Within-session responses to high-intensity interval training in spinal cord injury

Todd Anthony Astorino, Jacob S Thum
Disability and Rehabilitation 2018, 40 (4): 444-449
27930890

AIM: Completion of high-intensity interval training (HIIT) increases maximal oxygen uptake and health status, yet its feasibility in persons with spinal cord injury is unknown.

PURPOSE: To compare changes in cardiorespiratory and metabolic variables between two interval training regimes and moderate intensity exercise.
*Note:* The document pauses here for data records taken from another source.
<file path="src/rtl/wrr_dispatcher_pkg.sv">
// Shared types and sizing helpers for the weighted round-robin dispatcher.
package wrr_dispatcher_pkg;

  typedef enum logic {
    ST_EMPTY = 1'b0,
    ST_FULL  = 1'b1
  } buf_state_e;

  // Weight field must hold WEIGHT_NUM itself, hence the extra bit.
  function automatic int wrr_ww(input int weight_num);
    return $clog2(weight_num) + 1;
  endfunction

  function automatic int wrr_iw(input int n);
    return (n > 1) ? $clog2(n) : 1;
  endfunction

  function automatic int wrr_clamp(input int w, input int max_w);
    return (w > max_w) ? max_w : w;
  endfunction

endpackage

</file>
<file path="src/rtl/wrr_dispatcher_if.sv">
// Beat stream, per-port outputs and weight programming of the WRR dispatcher.
interface wrr_dispatcher_if
  import wrr_dispatcher_pkg::*;
#(
  parameter int DW         = 8,
  parameter int ARB_NUM    = 8,
  parameter int WEIGHT_NUM = 8
);
  localparam int WW = wrr_ww(WEIGHT_NUM);
  localparam int IW = wrr_iw(ARB_NUM);

  // Handshake: a beat moves on a side in every cycle where both its valid
  // (iReq / oReq[p]) and its ready (oGnt / iGnt[p]) are high at the clock edge;
  // valid never waits for ready, and a raised valid holds its data until taken.
  logic                  iReq;
  logic                  oGnt;
  logic [DW-1:0]         iData;
  logic [ARB_NUM-1:0]    oReq;
  logic [ARB_NUM-1:0]    iGnt;
  logic [DW-1:0]         oData;
  logic [IW-1:0]         oSel;
  logic [ARB_NUM*WW-1:0] iWeight;
  logic                  iWeightLoad;
  buf_state_e            oState;

  modport master (
    output iReq, iData, iGnt, iWeight, iWeightLoad,
    input  oGnt, oReq, oData, oSel, oState
  );

  modport slave (
    input  iReq, iData, iGnt, iWeight, iWeightLoad,
    output oGnt, oReq, oData, oSel, oState
  );

endinterface

</file>
<file path="src/rtl/wrr_dispatcher_next_ptr.sv">
// Circular priority find: first set bit of mask_i at (INCLUSIVE) or strictly
// after start_i; strictly-after wraps all the way round to start_i itself last.
module wrr_dispatcher_next_ptr #(
  parameter int N         = 8,
  parameter int IW        = 3,
  parameter bit INCLUSIVE = 1'b1
) (
  input  logic [N-1:0]  mask_i,
  input  logic [IW-1:0] start_i,
  output logic          found_o,
  output logic [IW-1:0] idx_o
);
  localparam int OFF = INCLUSIVE ? 0 : 1;

  always_comb begin
    found_o = 1'b0;
    idx_o   = '0;
    for (int k = 0; k < N; k++) begin
      int            j;
      logic [IW-1:0] jj;
      j = int'(start_i) + k + OFF;
      if (j >= N) j = j - N;
      jj = IW'(j);
      if (!found_o && mask_i[jj]) begin
        found_o = 1'b1;
        idx_o   = jj;
      end
    end
  end

endmodule

</file>
<file path="src/rtl/wrr_dispatcher.sv">
// Weighted round-robin 1-to-N dispatcher with a one-entry output buffer;
// port i receives up to weight[i] consecutive beats per round.
module wrr_dispatcher
  import wrr_dispatcher_pkg::*;
#(
  parameter int DW         = 8,
  parameter int ARB_NUM    = 8,
  parameter int WEIGHT_NUM = 8,
  parameter int RST_WEIGHT = 1
) (
  input  logic              iClk,
  input  logic              iRst_n,
  wrr_dispatcher_if.slave   bus
);
  localparam int WW = wrr_ww(WEIGHT_NUM);
  localparam int IW = wrr_iw(ARB_NUM);

  buf_state_e         state_q, state_d;
  logic [DW-1:0]      data_q, data_d;
  logic [IW-1:0]      sel_q, sel_d;
  logic [IW-1:0]      ptr_q, ptr_d;
  logic [WW-1:0]      cnt_q, cnt_d;
  logic [WW-1:0]      weight_q [ARB_NUM];
  logic [WW-1:0]      weight_d [ARB_NUM];

  logic [ARB_NUM-1:0] nz_mask;
  logic               any_w;
  logic [IW-1:0]      sel;
  logic               nxt_found;
  logic [IW-1:0]      nxt_idx;
  logic               full;
  logic               drain;
  logic               gnt;
  logic               accept;
  logic [WW:0]        cnt_inc;

  always_comb begin
    nz_mask = '0;
    for (int i = 0; i < ARB_NUM; i++) nz_mask[i] = (weight_q[i] != '0);
  end

  // any_w doubles as "some port has a nonzero weight".
  wrr_dispatcher_next_ptr #(.N(ARB_NUM), .IW(IW), .INCLUSIVE(1'b1)) u_sel (
    .mask_i (nz_mask),
    .start_i(ptr_q),
    .found_o(any_w),
    .idx_o  (sel)
  );

  wrr_dispatcher_next_ptr #(.N(ARB_NUM), .IW(IW), .INCLUSIVE(1'b0)) u_nxt (
    .mask_i (nz_mask),
    .start_i(sel),
    .found_o(nxt_found),
    .idx_o  (nxt_idx)
  );

  assign full    = (state_q == ST_FULL);
  assign drain   = full && bus.iGnt[sel_q];
  assign gnt     = any_w && (!full || bus.iGnt[sel_q]);
  assign accept  = bus.iReq && gnt;
  assign cnt_inc = {1'b0, cnt_q} + 1'b1;

  always_comb begin
    state_d  = state_q;
    data_d   = data_q;
    sel_d    = sel_q;
    ptr_d    = ptr_q;
    cnt_d    = cnt_q;
    weight_d = weight_q;

    case (state_q)
      ST_EMPTY: if (accept) state_d = ST_FULL;
      ST_FULL:  if (drain && !accept) state_d = ST_EMPTY;
    endcase

    if (accept) begin
      data_d = bus.iData;
      sel_d  = sel;
      if (cnt_inc >= {1'b0, weight_q[sel]}) begin
        cnt_d = '0;
        ptr_d = nxt_found ? nxt_idx : '0;
      end else begin
        cnt_d = cnt_inc[WW-1:0];
        ptr_d = sel;
      end
    end

    // A same-cycle load wins over the credit update above; sel already used old weights.
    if (bus.iWeightLoad) begin
      for (int i = 0; i < ARB_NUM; i++)
        weight_d[i] = WW'(wrr_clamp(int'(bus.iWeight[i*WW +: WW]), WEIGHT_NUM));
      cnt_d = '0;
      ptr_d = '0;
    end
  end

  always_ff @(posedge iClk or negedge iRst_n) begin
    if (!iRst_n) begin
      state_q <= ST_EMPTY;
      data_q  <= '0;
      sel_q   <= '0;
      ptr_q   <= '0;
      cnt_q   <= '0;
      for (int i = 0; i < ARB_NUM; i++) weight_q[i] <= WW'(RST_WEIGHT);
    end else begin
      state_q  <= state_d;
      data_q   <= data_d;
      sel_q    <= sel_d;
      ptr_q    <= ptr_d;
      cnt_q    <= cnt_d;
      weight_q <= weight_d;
    end
  end

  // oReq derives from the registered state, so it drops with the async reset.
  always_comb begin
    bus.oReq = '0;
    for (int i = 0; i < ARB_NUM; i++) bus.oReq[i] = full && (sel_q == IW'(i));
  end

  assign bus.oGnt   = gnt;
  assign bus.oData  = data_q;
  assign bus.oSel   = sel_q;
  assign bus.oState = state_q;

endmodule

</file>
<file path="src/flat_wrapper.sv">
// flat-port wrapper written by rule: the top's interface ports become plain ports
module wrr_dispatcher_flat import wrr_dispatcher_pkg::*;
#(
  parameter int DW         = 8,
  parameter int ARB_NUM    = 8,
  parameter int WEIGHT_NUM = 8,
  parameter int RST_WEIGHT = 1
)
  (iClk, iRst_n, bus_iReq, bus_iData, bus_iGnt, bus_iWeight, bus_iWeightLoad, bus_oGnt, bus_oReq, bus_oData, bus_oSel, bus_oState);
  wrr_dispatcher_if #(.DW(DW), .ARB_NUM(ARB_NUM), .WEIGHT_NUM(WEIGHT_NUM)) bus_i ();
  input  logic iClk;
  input  logic iRst_n;
  input wire logic [$bits(bus_i.iReq)-1:0] bus_iReq;
  input wire logic [$bits(bus_i.iData)-1:0] bus_iData;
  input wire logic [$bits(bus_i.iGnt)-1:0] bus_iGnt;
  input wire logic [$bits(bus_i.iWeight)-1:0] bus_iWeight;
  input wire logic [$bits(bus_i.iWeightLoad)-1:0] bus_iWeightLoad;
  output wire logic [$bits(bus_i.oGnt)-1:0] bus_oGnt;
  output wire logic [$bits(bus_i.oReq)-1:0] bus_oReq;
  output wire logic [$bits(bus_i.oData)-1:0] bus_oData;
  output wire logic [$bits(bus_i.oSel)-1:0] bus_oSel;
  output wire logic [$bits(bus_i.oState)-1:0] bus_oState;
  assign bus_i.iReq = bus_iReq;
  assign bus_i.iData = bus_iData;
  assign bus_i.iGnt = bus_iGnt;
  assign bus_i.iWeight = bus_iWeight;
  assign bus_i.iWeightLoad = bus_iWeightLoad;
  assign bus_oGnt = bus_i.oGnt;
  assign bus_oReq = bus_i.oReq;
  assign bus_oData = bus_i.oData;
  assign bus_oSel = bus_i.oSel;
  assign bus_oState = bus_i.oState;
  wrr_dispatcher #(.DW(DW), .ARB_NUM(ARB_NUM), .WEIGHT_NUM(WEIGHT_NUM), .RST_WEIGHT(RST_WEIGHT)) u_core (.iClk(iClk), .iRst_n(iRst_n), .bus(bus_i));
endmodule
</file>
METHOD: Nine adults with spinal cord injury (duration = 6.8 ± 6.2 year) initially underwent determination of peak oxygen uptake. During subsequent sessions, they completed moderate intensity exercise, HIIT, or sprint interval training. Oxygen uptake, heart rate, and blood lactate concentration were measured.
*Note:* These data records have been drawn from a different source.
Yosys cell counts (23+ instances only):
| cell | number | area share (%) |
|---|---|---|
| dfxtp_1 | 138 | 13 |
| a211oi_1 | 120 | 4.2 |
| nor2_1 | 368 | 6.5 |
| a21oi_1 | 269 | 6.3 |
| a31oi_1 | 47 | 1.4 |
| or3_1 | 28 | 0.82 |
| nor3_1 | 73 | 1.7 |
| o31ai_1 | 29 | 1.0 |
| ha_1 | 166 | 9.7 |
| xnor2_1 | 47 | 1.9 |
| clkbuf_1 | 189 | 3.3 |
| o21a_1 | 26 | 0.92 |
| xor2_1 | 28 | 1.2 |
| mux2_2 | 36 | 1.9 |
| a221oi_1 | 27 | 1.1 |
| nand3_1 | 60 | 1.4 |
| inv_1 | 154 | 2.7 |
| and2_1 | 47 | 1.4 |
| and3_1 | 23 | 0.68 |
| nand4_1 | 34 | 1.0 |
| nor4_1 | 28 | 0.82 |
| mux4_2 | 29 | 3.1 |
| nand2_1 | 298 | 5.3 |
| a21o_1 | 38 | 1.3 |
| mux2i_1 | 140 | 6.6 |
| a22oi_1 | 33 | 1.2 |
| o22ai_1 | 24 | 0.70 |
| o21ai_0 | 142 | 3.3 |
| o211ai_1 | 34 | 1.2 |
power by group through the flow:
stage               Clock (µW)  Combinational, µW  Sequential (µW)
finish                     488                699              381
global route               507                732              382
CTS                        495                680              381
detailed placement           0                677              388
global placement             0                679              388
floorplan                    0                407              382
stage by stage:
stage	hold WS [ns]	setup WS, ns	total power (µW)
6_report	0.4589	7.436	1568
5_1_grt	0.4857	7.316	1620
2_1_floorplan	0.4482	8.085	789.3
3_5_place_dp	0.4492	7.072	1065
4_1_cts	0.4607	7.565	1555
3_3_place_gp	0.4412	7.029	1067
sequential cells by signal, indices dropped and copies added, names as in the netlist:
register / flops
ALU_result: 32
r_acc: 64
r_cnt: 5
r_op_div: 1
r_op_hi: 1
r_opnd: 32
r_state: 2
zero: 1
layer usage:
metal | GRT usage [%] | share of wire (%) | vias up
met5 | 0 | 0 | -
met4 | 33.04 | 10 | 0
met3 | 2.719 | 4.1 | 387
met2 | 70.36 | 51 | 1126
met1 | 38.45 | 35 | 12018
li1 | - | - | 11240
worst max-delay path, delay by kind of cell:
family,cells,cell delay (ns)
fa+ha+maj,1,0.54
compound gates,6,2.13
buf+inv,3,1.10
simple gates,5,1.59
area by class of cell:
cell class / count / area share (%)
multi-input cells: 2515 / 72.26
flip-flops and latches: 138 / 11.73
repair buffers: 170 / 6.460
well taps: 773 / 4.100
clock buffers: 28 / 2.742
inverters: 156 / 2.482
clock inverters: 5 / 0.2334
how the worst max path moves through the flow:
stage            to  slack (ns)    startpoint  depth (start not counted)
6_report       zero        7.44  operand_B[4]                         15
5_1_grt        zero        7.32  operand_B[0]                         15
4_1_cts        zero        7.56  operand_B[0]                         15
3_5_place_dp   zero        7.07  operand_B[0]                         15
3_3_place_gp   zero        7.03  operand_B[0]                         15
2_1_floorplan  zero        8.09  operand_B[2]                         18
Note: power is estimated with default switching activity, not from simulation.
===== src/rtl/rise_detect.sv =====
// rtl/rise_detect.sv - rising-edge detector for a load level
module rise_detect (
    input  logic Clock,
    input  logic Reset,
    input  logic in,
    output logic rise
);

    logic r_in_q;

    // History starts at 1 so a level held high through reset is not seen as an edge
    always_ff @(posedge Clock) begin
        if (Reset) begin
            r_in_q <= 1'b1;
        end else begin
            r_in_q <= in;
        end
    end

    assign rise = in & ~r_in_q;

endmodule


===== src/rtl/operand_sequencer.sv =====
// rtl/operand_sequencer.sv - operand capture and mux-select sequencing for the 2-to-1 operand mux
module operand_sequencer
    import operand_seq_pkg::*;
#(
    parameter int TICK = TICK_DEFAULT,
    parameter int CW   = $clog2(TICK)
) (
    input  logic           Clock,
    input  logic           Reset,
    input  logic [OPW-1:0] d,
    input  logic           ld_x,
    input  logic           ld_y,
    input  logic           auto,
    input  logic           sel_manual,
    output logic [OPW-1:0] X,
    output logic [OPW-1:0] Y,
    output logic           s,
    output logic           ready,
    output logic           tick
);

    localparam logic [CW-1:0] LP_CNT_LAST = CW'(TICK - 1);

    logic           w_rise_x;
    logic           w_rise_y;
    seq_state_t     r_state;
    seq_state_t     w_state_nxt;
    logic [OPW-1:0] r_x;
    logic [OPW-1:0] r_y;
    logic [CW-1:0]  r_cnt;
    logic           r_s;
    logic           r_tick;

    rise_detect u_rise_x (
        .Clock (Clock),
        .Reset (Reset),
        .in    (ld_x),
        .rise  (w_rise_x)
    );

    rise_detect u_rise_y (
        .Clock (Clock),
        .Reset (Reset),
        .in    (ld_y),
        .rise  (w_rise_y)
    );

    // State register
    always_ff @(posedge Clock) begin
        if (Reset) begin
            r_state <= EMPTY;
        end else begin
            r_state <= w_state_nxt;
        end
    end

    // Track which operands have been loaded; READY holds until reset
    always_comb begin
        w_state_nxt = r_state;
        case (r_state)
            EMPTY: begin
                if (w_rise_x && w_rise_y) begin
                    w_state_nxt = READY;
                end else if (w_rise_x) begin
                    w_state_nxt = GOT_X;
                end else if (w_rise_y) begin
                    w_state_nxt = GOT_Y;
                end
            end
            GOT_X: begin
                if (w_rise_y) begin
                    w_state_nxt = READY;
                end
            end
            GOT_Y: begin
                if (w_rise_x) begin
                    w_state_nxt = READY;
                end
            end
            READY:   w_state_nxt = READY;
            default: w_state_nxt = EMPTY;
        endcase
    end

    // Operand capture on load-strobe rising edges, independent of state
    always_ff @(posedge Clock) begin
        if (Reset) begin
            r_x <= '0;
            r_y <= '0;
        end else begin
            if (w_rise_x) begin
                r_x <= d;
            end
            if (w_rise_y) begin
                r_y <= d;
            end
        end
    end

    // Select generation: forced low until ready, manual follow, or auto alternation every TICK cycles
    always_ff @(posedge Clock) begin
        if (Reset) begin
            r_cnt  <= '0;
            r_s    <= 1'b0;
            r_tick <= 1'b0;
        end else if (r_state != READY) begin
            r_cnt  <= '0;
            r_s    <= 1'b0;
            r_tick <= 1'b0;
        end else if (!auto) begin
            r_cnt  <= '0;
            r_s    <= sel_manual;
            r_tick <= 1'b0;
        end else if (r_cnt == LP_CNT_LAST) begin
            r_cnt  <= '0;
            r_s    <= ~r_s;
            r_tick <= 1'b1;
        end else begin
            r_cnt  <= r_cnt + CW'(1);
            r_tick <= 1'b0;
        end
    end

    assign X     = r_x;
    assign Y     = r_y;
    assign s     = r_s;
    assign tick  = r_tick;
    assign ready = (r_state == READY);

endmodule


===== config.mk =====
export PLATFORM = sky130hd
export DESIGN_NAME = operand_sequencer
export DESIGN_NICKNAME = d
export VERILOG_FILES = /design/src/rtl/operand_seq_pkg.sv /design/src/rtl/rise_detect.sv /design/src/rtl/operand_sequencer.sv
export SDC_FILE = /design/constraint.sdc
export NUM_CORES = 1
export LEC_CHECK = 0
export ABC_CLOCK_PERIOD_IN_PS = 4350
export CELL_PAD_IN_SITES_DETAIL_PLACEMENT = 0
export CELL_PAD_IN_SITES_GLOBAL_PLACEMENT = 2
export CORE_MARGIN = 4
export CORE_UTILIZATION = 36
export DETAILED_ROUTE_END_ITERATION = 16
export HOLD_SLACK_MARGIN = 0.06
export PLACE_DENSITY_LB_ADDON = 0.05
export SLEW_MARGIN = 20
export SYNTH_ARGS = -nofsm -noshare
export SYNTH_HDL_FRONTEND = slang
export SYNTH_HIERARCHICAL = 1
export SYNTH_SLANG_ARGS = --single-unit
export TNS_END_PERCENT = 30

===== constraint.sdc =====
create_clock -name Clock -period 4.35 [get_ports Clock]
set_clock_uncertainty 0.15 [all_clocks]
set_input_delay 0.435 -clock Clock [delete_from_list [all_inputs] [get_ports Clock]]
set_output_delay 0.435 -clock Clock [all_outputs]
set_load 0.02 [all_outputs]
$ cat src/rtl/alu_ext_pipe_if.sv
// Purpose: operation/result bundle between operand fetch, the ALU and writeback.
// Latency: n/a (wires only).
// Backpressure: in_valid/in_ready on the request side, out_valid/out_ready on the result side.
// Ports: slave = ALU view, master = requester/consumer view.
interface alu_ext_pipe_if #(
    parameter int unsigned WIDTH = 16
);
    logic             in_valid;
    logic             in_ready;
    logic [3:0]       op;
    logic [WIDTH-1:0] src_a;
    logic [WIDTH-1:0] src_b;
    logic [7:0]       imm;
    logic [1:0]       b_sel;
    logic [2:0]       flag_we;
    logic             out_valid;
    logic             out_ready;
    logic [WIDTH-1:0] result;
    logic             flag_n;
    logic             flag_v;
    logic             flag_z;

    modport slave (
        input  in_valid, op, src_a, src_b, imm, b_sel, flag_we, out_ready,
        output in_ready, out_valid, result, flag_n, flag_v, flag_z
    );

    modport master (
        output in_valid, op, src_a, src_b, imm, b_sel, flag_we, out_ready,
        input  in_ready, out_valid, result, flag_n, flag_v, flag_z
    );
endinterface

$ cat src/rtl/alu_ext_pipe_lane_sat_add.sv
// Purpose: signed LANE-bit adder that clamps to +max/-min on overflow.
// Latency: combinational.
// Backpressure: none.
// Ports: a_i, b_i lane operands; sum_o clamped sum; sat_o set when clamping occurred.
module lane_sat_add #(
    parameter int unsigned LANE = 4
) (
    input  logic [LANE-1:0] a_i,
    input  logic [LANE-1:0] b_i,
    output logic [LANE-1:0] sum_o,
    output logic            sat_o
);
    logic [LANE:0] full_sum;

    assign full_sum = {a_i[LANE-1], a_i} + {b_i[LANE-1], b_i};

    // The two top bits of the sign-extended sum disagree exactly on overflow;
    // the extra top bit carries the true sign and picks the clamp direction.
    assign sat_o = full_sum[LANE] ^ full_sum[LANE-1];

    always_comb begin
        sum_o = full_sum[LANE-1:0];
        if (sat_o) begin
            sum_o = full_sum[LANE] ? {1'b1, {(LANE-1){1'b0}}} : {1'b0, {(LANE-1){1'b1}}};
        end
    end
endmodule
RESULTS: Oxygen uptake and heart rate increased (p < 0.05) during both interval training sessions and were similar (p > 0.05) to moderate intensity exercise. Peak oxygen uptake and heart rate were higher (p < 0.05) with HIIT (90% peak oxygen uptake and 99% peak heart rate) and sprint interval training (80% peak oxygen uptake and 96% peak heart rate) versus moderate intensity exercise.

CONCLUSIONS: Despite a higher intensity and peak cardiorespiratory strain, all participants preferred interval training versus moderate exercise. Examining long-term efficacy and feasibility of interval training in this population is merited, considering that exercise intensity is recognized as the most important variable factor of exercise programming to optimize maximal oxygen uptake. Implications for Rehabilitation Spinal cord injury (SCI) reduces locomotion which impairs voluntary physical activity, typically resulting in a reduction in peak oxygen uptake and enhanced chronic disease risk. In various able-bodied populations, completion of high-intensity interval training (HIIT) has been consistently reported to improve cardiorespiratory fitness and other health-related outcomes, although its efficacy in persons with SCI is poorly understood. Data from this study in 9 men and women with SCI show similar changes in oxygen uptake and heart in response to HIIT compared to a prolonged bout of aerobic exercise, although peak values were higher in response to HIIT. Due to the higher peak metabolic strain induced by HIIT as well as universal preference for this modality versus aerobic exercise as reported in this study, further work testing utility of HIIT in this population is merited.